BEGIN
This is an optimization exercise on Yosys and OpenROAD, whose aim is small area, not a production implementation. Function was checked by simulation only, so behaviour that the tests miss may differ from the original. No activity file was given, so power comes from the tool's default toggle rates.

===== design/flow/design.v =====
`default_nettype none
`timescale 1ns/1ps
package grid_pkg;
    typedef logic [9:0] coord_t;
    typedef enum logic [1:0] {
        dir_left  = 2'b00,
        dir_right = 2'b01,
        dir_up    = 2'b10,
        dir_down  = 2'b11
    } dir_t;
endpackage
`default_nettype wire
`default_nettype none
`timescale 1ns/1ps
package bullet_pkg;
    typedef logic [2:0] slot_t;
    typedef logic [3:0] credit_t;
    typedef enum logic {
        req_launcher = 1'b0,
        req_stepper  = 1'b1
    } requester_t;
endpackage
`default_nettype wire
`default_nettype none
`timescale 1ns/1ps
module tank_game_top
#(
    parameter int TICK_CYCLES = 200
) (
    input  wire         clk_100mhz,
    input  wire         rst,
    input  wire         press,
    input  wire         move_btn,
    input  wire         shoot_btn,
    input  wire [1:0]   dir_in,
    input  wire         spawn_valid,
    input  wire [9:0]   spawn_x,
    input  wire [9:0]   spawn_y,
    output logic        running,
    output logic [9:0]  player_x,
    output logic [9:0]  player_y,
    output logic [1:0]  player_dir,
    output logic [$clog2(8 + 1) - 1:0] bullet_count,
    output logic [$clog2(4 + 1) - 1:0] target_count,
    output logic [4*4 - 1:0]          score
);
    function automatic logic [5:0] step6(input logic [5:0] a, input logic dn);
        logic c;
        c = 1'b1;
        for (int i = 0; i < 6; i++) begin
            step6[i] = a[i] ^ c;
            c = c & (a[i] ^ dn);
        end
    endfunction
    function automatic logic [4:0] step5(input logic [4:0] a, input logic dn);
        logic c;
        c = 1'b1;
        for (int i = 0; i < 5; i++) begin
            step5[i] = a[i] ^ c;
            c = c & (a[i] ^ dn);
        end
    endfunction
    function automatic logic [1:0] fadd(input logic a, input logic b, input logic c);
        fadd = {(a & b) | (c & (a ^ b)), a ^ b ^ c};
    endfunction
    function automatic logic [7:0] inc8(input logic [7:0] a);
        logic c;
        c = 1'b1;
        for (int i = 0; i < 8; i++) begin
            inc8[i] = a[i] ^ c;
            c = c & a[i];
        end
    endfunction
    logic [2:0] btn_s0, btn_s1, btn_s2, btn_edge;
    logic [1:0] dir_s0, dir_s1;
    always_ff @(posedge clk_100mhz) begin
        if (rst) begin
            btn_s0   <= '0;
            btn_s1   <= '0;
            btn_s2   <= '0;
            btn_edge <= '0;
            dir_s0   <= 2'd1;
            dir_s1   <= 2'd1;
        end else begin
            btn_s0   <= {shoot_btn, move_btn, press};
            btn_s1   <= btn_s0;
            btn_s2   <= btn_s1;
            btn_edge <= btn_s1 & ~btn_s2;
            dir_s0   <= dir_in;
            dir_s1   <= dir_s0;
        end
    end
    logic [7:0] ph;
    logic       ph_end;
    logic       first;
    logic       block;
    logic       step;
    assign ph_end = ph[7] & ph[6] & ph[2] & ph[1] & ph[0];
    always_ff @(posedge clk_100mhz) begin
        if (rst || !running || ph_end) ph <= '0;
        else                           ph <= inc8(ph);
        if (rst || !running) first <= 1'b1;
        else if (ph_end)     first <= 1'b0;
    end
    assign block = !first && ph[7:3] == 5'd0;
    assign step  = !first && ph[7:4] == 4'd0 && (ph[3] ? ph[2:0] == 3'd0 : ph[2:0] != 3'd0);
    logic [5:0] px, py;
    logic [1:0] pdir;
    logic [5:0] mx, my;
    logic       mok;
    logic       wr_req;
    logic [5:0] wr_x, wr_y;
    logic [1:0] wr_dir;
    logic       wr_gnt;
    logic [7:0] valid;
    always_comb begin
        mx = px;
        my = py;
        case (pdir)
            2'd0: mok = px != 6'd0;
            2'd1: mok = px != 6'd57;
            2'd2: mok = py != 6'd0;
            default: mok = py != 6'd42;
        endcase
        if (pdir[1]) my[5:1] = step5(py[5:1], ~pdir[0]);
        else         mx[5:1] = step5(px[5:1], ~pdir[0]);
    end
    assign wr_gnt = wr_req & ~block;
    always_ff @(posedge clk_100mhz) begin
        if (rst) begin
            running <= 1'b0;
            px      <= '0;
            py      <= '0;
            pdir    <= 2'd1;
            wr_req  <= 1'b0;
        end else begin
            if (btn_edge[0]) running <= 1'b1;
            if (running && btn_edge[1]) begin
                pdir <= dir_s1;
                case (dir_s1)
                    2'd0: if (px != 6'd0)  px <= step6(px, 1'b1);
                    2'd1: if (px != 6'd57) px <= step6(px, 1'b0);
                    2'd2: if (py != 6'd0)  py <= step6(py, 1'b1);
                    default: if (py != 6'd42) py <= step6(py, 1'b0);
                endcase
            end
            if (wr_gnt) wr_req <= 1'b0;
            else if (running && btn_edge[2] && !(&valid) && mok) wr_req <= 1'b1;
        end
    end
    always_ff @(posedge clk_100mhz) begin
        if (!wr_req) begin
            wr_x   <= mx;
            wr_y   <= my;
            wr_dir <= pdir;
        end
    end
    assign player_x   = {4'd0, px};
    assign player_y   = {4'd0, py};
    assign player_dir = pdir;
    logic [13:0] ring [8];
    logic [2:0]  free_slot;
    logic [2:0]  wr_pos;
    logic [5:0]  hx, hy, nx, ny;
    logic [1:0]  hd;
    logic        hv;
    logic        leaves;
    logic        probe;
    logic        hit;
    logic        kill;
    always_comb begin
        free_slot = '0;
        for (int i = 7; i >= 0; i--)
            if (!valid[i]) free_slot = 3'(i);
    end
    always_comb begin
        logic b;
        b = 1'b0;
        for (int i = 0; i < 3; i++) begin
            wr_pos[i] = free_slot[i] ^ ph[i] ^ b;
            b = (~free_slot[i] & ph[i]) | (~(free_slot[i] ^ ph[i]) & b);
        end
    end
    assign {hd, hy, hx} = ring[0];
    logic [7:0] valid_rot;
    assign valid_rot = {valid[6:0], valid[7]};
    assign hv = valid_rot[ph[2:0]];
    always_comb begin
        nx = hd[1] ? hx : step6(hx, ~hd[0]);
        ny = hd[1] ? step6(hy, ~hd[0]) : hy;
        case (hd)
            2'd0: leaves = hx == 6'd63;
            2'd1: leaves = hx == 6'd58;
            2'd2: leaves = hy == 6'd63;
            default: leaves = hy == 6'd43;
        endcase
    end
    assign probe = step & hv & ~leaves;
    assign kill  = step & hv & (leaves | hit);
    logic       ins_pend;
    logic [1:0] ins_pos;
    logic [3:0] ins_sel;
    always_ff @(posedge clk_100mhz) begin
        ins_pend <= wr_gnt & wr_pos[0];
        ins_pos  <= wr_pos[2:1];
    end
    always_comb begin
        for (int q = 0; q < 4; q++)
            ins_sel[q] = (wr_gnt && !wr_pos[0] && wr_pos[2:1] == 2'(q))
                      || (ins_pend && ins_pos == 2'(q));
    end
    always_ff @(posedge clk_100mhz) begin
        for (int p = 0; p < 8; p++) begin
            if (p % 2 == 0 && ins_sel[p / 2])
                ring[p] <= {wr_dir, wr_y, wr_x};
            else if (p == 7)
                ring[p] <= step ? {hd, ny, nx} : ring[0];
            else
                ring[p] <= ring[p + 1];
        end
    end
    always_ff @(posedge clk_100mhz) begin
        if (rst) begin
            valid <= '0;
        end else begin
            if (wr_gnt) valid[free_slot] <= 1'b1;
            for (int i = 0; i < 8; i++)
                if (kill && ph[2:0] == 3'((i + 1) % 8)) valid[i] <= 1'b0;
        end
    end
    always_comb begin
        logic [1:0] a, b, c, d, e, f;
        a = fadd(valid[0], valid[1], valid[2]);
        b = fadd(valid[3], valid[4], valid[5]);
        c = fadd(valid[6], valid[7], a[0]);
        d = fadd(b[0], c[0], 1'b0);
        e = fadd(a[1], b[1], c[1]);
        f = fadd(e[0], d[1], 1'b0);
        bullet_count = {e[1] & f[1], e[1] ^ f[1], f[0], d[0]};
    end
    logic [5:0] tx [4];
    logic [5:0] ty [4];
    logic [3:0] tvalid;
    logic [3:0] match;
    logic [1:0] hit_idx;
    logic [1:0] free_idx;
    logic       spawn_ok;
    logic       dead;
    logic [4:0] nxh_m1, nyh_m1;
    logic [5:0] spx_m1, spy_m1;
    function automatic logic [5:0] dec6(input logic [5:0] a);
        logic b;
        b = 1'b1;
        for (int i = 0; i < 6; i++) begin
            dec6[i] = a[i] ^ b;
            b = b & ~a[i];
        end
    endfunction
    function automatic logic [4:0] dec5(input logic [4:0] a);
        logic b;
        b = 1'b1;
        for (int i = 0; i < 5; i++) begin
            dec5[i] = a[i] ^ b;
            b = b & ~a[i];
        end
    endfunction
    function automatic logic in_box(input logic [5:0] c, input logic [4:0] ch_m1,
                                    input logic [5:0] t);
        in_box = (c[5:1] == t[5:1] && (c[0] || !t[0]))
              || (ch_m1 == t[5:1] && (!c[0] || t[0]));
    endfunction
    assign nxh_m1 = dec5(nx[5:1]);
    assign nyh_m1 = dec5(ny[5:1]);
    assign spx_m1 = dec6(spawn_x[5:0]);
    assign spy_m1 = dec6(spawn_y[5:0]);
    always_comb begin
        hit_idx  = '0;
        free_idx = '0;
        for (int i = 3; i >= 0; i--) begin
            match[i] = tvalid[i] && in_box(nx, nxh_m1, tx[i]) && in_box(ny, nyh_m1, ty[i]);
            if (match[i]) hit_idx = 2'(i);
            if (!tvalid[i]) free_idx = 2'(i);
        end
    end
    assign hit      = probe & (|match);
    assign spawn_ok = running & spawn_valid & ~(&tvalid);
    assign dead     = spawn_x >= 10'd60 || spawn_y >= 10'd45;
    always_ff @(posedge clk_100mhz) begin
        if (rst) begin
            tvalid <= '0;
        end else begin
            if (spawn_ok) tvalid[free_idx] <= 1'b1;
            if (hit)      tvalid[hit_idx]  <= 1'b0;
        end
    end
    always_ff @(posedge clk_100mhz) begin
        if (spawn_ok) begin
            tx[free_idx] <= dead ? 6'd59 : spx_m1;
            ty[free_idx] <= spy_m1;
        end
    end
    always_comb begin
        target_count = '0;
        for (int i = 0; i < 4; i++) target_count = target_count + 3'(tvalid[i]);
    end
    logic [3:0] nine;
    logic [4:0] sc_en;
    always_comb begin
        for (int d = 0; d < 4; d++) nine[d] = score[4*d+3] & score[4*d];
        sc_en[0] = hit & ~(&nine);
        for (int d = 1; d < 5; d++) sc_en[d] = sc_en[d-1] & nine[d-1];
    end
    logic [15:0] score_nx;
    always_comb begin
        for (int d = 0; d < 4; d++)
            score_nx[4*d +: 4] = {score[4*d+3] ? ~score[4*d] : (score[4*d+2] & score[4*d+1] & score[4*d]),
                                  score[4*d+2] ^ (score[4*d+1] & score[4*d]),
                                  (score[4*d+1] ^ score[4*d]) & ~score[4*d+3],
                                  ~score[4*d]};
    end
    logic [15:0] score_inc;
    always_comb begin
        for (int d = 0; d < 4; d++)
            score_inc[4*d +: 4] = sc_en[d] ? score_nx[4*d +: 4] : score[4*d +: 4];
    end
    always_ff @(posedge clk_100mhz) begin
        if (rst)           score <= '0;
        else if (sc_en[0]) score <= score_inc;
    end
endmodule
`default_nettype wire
END
BEGIN
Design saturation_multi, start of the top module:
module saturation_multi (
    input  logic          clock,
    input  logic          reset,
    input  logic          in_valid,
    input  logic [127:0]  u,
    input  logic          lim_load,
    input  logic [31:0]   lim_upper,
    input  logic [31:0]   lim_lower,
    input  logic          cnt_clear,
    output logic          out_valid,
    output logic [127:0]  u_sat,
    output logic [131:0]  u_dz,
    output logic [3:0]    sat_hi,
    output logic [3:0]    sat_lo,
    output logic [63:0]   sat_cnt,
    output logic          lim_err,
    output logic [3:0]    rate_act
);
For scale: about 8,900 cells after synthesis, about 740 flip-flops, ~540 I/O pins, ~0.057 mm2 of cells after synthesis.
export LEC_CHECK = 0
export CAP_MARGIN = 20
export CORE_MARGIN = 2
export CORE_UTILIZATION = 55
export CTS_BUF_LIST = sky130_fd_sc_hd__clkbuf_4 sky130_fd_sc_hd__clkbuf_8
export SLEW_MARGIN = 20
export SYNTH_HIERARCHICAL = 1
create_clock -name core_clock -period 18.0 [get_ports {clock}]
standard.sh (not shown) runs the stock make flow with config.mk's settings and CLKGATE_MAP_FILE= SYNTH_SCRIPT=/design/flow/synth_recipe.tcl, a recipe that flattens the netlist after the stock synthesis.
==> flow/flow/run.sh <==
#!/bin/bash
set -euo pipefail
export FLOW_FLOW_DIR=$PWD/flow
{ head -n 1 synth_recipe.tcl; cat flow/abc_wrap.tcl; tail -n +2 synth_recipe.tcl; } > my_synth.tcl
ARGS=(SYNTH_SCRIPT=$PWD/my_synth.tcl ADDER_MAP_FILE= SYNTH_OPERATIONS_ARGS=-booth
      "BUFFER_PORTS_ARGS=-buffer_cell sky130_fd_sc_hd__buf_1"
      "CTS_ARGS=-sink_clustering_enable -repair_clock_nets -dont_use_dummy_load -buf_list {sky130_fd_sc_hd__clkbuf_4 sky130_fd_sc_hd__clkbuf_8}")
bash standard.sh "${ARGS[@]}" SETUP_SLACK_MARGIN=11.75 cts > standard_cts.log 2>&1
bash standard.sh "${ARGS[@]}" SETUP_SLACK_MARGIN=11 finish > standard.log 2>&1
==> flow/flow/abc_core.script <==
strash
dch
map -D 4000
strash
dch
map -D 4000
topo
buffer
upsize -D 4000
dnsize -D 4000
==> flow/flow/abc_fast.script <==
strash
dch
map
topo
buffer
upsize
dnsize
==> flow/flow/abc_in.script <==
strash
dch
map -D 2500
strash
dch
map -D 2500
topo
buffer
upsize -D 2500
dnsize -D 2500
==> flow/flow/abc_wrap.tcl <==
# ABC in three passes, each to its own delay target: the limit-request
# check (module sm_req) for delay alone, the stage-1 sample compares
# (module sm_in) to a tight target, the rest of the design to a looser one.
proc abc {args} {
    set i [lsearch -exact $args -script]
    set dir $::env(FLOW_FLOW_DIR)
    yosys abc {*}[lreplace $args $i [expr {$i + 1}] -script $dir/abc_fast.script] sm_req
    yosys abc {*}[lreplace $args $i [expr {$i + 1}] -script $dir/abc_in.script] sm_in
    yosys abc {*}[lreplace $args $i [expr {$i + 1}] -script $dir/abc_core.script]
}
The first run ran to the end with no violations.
END
BEGIN
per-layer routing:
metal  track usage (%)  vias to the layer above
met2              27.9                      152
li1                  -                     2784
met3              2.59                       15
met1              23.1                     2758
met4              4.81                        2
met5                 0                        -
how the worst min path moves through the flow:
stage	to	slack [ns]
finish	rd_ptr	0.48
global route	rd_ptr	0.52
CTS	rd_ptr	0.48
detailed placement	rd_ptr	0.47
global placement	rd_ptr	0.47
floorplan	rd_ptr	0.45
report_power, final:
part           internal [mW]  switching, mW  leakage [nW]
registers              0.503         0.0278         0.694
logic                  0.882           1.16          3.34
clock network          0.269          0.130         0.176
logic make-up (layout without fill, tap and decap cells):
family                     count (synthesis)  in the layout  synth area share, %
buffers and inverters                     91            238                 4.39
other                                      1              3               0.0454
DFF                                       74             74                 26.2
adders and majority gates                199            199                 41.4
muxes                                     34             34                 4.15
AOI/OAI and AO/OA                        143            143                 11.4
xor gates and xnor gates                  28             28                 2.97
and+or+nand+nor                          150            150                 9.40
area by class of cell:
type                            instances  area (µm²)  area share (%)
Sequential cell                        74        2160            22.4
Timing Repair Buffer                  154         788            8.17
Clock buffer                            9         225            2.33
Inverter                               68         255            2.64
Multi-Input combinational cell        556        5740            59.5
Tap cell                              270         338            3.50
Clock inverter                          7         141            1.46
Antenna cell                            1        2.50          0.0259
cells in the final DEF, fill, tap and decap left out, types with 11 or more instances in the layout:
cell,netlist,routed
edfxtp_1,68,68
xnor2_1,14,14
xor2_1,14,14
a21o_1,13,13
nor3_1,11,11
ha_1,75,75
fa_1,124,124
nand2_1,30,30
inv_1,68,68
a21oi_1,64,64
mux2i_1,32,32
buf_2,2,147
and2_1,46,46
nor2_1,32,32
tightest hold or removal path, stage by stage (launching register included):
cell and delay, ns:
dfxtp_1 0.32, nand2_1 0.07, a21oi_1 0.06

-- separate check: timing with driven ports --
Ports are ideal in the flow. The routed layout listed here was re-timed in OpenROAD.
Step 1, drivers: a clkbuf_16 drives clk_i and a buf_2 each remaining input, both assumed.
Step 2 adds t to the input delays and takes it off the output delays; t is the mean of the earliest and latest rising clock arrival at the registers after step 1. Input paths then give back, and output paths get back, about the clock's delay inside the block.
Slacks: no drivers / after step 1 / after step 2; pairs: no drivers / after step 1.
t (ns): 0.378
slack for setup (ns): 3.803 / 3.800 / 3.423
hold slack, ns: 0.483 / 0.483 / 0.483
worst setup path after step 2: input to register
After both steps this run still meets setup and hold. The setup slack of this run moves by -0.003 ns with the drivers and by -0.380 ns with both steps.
END
Going back to the entries above, set down exactly the lines that begin at the one with "Timing Repair Buffer" and end at the one with "Step 1, drivers: a", both included, and nothing else.

### Exercise response:
Timing Repair Buffer                  154         788            8.17
Clock buffer                            9         225            2.33
Inverter                               68         255            2.64
Multi-Input combinational cell        556        5740            59.5
Tap cell                              270         338            3.50
Clock inverter                          7         141            1.46
Antenna cell                            1        2.50          0.0259
cells in the final DEF, fill, tap and decap left out, types with 11 or more instances in the layout:
cell,netlist,routed
edfxtp_1,68,68
xnor2_1,14,14
xor2_1,14,14
a21o_1,13,13
nor3_1,11,11
ha_1,75,75
fa_1,124,124
nand2_1,30,30
inv_1,68,68
a21oi_1,64,64
mux2i_1,32,32
buf_2,2,147
and2_1,46,46
nor2_1,32,32
tightest hold or removal path, stage by stage (launching register included):
cell and delay, ns:
dfxtp_1 0.32, nand2_1 0.07, a21oi_1 0.06

-- separate check: timing with driven ports --
Ports are ideal in the flow. The routed layout listed here was re-timed in OpenROAD.
Step 1, drivers: a clkbuf_16 drives clk_i and a buf_2 each remaining input, both assumed.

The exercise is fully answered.